╔══
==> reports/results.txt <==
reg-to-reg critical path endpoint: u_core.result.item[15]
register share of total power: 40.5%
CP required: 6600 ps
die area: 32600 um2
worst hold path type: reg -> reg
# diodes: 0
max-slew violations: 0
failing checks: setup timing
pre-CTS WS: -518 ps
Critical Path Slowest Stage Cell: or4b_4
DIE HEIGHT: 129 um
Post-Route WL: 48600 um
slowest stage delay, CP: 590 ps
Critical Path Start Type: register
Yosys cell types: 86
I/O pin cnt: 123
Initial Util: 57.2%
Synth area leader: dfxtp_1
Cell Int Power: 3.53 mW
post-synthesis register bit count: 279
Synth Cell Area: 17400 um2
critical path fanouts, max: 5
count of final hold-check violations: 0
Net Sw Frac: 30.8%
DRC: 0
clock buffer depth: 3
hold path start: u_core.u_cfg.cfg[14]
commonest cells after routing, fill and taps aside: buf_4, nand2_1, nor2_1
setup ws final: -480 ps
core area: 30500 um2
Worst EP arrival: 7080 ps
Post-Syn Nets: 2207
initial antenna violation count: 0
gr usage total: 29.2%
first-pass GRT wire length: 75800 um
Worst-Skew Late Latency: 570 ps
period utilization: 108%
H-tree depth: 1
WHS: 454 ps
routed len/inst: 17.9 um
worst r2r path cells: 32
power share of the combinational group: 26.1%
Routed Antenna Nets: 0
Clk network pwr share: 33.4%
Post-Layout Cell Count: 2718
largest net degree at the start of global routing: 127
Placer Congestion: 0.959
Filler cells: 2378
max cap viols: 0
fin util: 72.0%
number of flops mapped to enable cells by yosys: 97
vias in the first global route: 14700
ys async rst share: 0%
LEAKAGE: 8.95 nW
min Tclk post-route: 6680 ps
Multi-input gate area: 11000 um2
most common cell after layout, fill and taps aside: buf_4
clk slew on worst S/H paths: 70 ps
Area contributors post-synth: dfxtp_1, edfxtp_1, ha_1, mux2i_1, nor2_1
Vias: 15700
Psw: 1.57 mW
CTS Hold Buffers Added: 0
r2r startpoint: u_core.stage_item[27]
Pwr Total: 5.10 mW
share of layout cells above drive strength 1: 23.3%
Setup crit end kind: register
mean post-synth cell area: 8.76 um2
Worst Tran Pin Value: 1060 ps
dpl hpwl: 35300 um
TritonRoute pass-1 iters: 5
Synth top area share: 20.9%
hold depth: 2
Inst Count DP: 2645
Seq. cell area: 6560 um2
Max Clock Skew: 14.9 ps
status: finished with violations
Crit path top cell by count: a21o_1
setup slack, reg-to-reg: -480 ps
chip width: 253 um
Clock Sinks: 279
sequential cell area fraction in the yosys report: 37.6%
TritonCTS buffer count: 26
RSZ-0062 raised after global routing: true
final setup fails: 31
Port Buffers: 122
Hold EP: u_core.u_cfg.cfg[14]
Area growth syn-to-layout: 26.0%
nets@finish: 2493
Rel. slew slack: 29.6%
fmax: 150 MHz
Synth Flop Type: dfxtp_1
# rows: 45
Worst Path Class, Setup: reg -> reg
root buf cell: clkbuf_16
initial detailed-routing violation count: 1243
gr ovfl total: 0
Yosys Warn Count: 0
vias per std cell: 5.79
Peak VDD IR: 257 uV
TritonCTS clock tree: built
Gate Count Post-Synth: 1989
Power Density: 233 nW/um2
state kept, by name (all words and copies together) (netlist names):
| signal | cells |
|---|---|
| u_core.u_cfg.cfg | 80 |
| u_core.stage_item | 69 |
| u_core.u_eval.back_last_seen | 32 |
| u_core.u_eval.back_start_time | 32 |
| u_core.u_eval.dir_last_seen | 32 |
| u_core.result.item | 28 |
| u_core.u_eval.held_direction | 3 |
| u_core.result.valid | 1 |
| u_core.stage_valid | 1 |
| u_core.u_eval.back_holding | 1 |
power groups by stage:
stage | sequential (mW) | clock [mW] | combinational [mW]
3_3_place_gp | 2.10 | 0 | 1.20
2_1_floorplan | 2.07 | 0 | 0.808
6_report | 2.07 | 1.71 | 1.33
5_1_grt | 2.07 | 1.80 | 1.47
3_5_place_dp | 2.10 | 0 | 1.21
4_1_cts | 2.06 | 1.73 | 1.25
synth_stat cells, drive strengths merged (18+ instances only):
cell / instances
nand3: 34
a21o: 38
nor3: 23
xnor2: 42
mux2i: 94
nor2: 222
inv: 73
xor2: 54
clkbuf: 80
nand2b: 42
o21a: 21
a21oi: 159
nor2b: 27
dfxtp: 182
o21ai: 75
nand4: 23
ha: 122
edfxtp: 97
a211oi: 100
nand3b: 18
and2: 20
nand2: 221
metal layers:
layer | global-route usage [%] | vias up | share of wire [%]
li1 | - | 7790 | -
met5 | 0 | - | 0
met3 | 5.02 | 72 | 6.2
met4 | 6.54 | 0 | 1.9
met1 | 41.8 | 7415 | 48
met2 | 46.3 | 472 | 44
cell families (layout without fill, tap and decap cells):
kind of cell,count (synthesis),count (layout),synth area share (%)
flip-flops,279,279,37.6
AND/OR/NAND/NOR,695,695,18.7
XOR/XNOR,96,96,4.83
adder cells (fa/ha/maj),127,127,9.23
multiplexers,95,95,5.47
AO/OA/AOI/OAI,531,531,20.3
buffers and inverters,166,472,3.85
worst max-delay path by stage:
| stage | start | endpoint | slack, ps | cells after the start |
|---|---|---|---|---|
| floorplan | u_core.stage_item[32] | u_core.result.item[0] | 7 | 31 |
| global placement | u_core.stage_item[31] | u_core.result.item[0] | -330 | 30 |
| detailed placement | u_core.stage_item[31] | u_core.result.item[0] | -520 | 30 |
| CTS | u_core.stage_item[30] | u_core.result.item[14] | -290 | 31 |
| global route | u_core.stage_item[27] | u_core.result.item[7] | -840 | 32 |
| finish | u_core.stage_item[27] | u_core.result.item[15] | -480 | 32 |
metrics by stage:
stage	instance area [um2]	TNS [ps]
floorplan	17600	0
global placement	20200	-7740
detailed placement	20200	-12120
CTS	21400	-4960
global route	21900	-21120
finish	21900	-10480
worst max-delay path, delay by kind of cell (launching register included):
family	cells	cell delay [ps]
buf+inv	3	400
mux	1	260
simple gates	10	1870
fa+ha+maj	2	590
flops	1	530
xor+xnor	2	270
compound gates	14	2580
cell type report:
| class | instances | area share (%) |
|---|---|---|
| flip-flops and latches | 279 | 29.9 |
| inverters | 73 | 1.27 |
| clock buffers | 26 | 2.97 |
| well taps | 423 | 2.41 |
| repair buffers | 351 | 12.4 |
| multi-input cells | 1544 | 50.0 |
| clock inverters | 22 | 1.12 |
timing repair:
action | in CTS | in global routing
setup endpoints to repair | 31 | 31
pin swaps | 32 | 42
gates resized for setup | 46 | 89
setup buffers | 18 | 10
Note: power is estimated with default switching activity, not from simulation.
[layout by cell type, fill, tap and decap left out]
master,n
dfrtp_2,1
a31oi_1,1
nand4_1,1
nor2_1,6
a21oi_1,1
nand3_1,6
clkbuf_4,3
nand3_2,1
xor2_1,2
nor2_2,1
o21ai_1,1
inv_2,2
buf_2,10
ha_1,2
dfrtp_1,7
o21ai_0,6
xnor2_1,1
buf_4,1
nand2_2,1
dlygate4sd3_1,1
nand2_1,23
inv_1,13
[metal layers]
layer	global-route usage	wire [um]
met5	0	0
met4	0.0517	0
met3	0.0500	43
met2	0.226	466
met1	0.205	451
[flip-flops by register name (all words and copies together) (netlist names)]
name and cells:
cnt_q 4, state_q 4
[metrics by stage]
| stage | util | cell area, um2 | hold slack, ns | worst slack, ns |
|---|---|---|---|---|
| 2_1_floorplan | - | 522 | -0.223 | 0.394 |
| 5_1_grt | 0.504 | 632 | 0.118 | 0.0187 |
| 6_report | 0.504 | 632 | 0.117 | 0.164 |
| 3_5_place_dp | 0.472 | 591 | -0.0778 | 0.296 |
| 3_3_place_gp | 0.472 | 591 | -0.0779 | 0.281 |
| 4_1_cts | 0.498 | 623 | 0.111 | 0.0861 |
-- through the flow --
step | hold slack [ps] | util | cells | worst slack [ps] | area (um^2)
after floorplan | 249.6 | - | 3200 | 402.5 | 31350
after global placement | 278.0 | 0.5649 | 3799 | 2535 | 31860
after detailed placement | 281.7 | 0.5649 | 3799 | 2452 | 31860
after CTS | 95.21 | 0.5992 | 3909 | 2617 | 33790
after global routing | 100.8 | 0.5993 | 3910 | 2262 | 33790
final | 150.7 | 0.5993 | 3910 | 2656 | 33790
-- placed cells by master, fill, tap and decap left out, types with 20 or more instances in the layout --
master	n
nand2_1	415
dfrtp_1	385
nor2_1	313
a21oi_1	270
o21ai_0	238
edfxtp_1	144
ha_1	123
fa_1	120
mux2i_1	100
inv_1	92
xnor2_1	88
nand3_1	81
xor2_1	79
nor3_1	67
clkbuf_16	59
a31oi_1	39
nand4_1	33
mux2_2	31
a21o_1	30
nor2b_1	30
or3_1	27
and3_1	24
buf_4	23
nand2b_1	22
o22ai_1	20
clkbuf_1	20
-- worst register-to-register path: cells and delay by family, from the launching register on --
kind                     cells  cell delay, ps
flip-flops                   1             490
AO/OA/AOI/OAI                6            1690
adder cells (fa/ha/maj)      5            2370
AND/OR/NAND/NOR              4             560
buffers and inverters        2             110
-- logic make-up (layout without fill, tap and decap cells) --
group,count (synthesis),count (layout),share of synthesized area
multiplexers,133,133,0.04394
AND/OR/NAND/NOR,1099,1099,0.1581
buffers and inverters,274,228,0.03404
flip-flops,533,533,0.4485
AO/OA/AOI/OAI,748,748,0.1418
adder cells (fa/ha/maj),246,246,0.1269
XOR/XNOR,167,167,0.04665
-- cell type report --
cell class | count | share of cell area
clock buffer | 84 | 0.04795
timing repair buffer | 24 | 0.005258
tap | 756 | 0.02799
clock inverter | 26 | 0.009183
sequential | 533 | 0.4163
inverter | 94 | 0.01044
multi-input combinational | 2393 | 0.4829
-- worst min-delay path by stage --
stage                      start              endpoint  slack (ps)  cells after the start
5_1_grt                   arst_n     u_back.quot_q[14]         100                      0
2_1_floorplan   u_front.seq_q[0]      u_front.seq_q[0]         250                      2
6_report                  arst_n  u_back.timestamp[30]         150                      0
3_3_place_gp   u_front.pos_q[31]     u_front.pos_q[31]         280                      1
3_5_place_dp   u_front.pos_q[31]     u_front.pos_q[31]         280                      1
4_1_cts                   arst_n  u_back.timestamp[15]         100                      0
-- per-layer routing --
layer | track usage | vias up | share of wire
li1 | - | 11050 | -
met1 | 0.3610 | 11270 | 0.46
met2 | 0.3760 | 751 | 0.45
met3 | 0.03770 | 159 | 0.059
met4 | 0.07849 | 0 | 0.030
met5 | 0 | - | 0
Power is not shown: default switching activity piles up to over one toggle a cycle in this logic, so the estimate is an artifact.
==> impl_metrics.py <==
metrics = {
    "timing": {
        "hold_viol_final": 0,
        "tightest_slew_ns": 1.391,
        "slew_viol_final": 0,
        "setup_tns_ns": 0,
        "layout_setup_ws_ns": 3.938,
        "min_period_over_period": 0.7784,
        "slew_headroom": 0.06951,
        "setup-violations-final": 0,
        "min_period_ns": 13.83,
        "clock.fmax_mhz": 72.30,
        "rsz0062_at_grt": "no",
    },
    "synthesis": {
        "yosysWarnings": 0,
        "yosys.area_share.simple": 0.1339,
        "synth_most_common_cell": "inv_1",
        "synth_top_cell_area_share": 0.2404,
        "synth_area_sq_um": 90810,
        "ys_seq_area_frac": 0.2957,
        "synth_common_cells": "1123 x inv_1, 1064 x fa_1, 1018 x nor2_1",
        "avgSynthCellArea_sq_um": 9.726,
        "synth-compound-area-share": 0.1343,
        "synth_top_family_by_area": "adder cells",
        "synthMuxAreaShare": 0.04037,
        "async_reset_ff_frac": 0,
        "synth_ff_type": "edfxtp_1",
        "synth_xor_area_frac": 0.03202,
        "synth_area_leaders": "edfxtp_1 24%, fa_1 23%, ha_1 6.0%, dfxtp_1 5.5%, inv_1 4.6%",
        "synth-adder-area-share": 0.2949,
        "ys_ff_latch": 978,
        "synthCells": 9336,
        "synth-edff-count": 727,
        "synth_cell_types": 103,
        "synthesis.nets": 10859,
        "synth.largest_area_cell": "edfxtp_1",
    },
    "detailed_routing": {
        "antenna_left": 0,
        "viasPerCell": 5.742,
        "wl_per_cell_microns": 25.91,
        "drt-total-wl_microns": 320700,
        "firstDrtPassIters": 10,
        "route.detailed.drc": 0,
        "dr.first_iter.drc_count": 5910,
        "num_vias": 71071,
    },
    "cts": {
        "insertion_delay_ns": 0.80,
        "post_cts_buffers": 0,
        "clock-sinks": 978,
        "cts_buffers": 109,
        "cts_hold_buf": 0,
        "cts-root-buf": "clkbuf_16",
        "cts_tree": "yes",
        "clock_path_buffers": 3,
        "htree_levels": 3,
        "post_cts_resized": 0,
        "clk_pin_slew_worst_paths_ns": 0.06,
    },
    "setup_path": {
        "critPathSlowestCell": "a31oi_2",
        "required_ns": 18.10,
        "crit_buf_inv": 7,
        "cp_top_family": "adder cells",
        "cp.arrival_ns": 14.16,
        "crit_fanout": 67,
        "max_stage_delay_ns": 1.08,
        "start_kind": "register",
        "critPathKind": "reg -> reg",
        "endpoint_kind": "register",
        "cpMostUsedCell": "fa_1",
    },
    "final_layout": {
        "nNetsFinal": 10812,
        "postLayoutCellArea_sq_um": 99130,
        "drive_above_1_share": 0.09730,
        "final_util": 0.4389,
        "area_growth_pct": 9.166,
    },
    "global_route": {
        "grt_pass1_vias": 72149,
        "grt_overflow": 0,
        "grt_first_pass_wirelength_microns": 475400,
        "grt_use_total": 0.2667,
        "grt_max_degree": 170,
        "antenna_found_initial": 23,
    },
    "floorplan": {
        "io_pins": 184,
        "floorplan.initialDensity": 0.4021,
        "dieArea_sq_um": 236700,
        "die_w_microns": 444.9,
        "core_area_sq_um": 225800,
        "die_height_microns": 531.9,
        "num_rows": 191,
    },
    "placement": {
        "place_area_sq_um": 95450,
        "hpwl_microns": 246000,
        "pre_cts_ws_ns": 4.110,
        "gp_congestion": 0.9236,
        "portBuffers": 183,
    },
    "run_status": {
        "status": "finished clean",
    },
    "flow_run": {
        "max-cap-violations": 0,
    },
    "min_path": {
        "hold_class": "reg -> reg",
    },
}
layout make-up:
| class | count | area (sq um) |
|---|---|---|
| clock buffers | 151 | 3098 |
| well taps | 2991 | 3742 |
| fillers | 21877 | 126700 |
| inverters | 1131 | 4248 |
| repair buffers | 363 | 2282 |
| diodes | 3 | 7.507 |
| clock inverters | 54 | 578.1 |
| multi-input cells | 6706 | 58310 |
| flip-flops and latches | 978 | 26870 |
╚══
◆ EXERCISE PROMPT
Only a number should come back: the count of lines above that include "Skew".

◆ ANSWER SPACE
2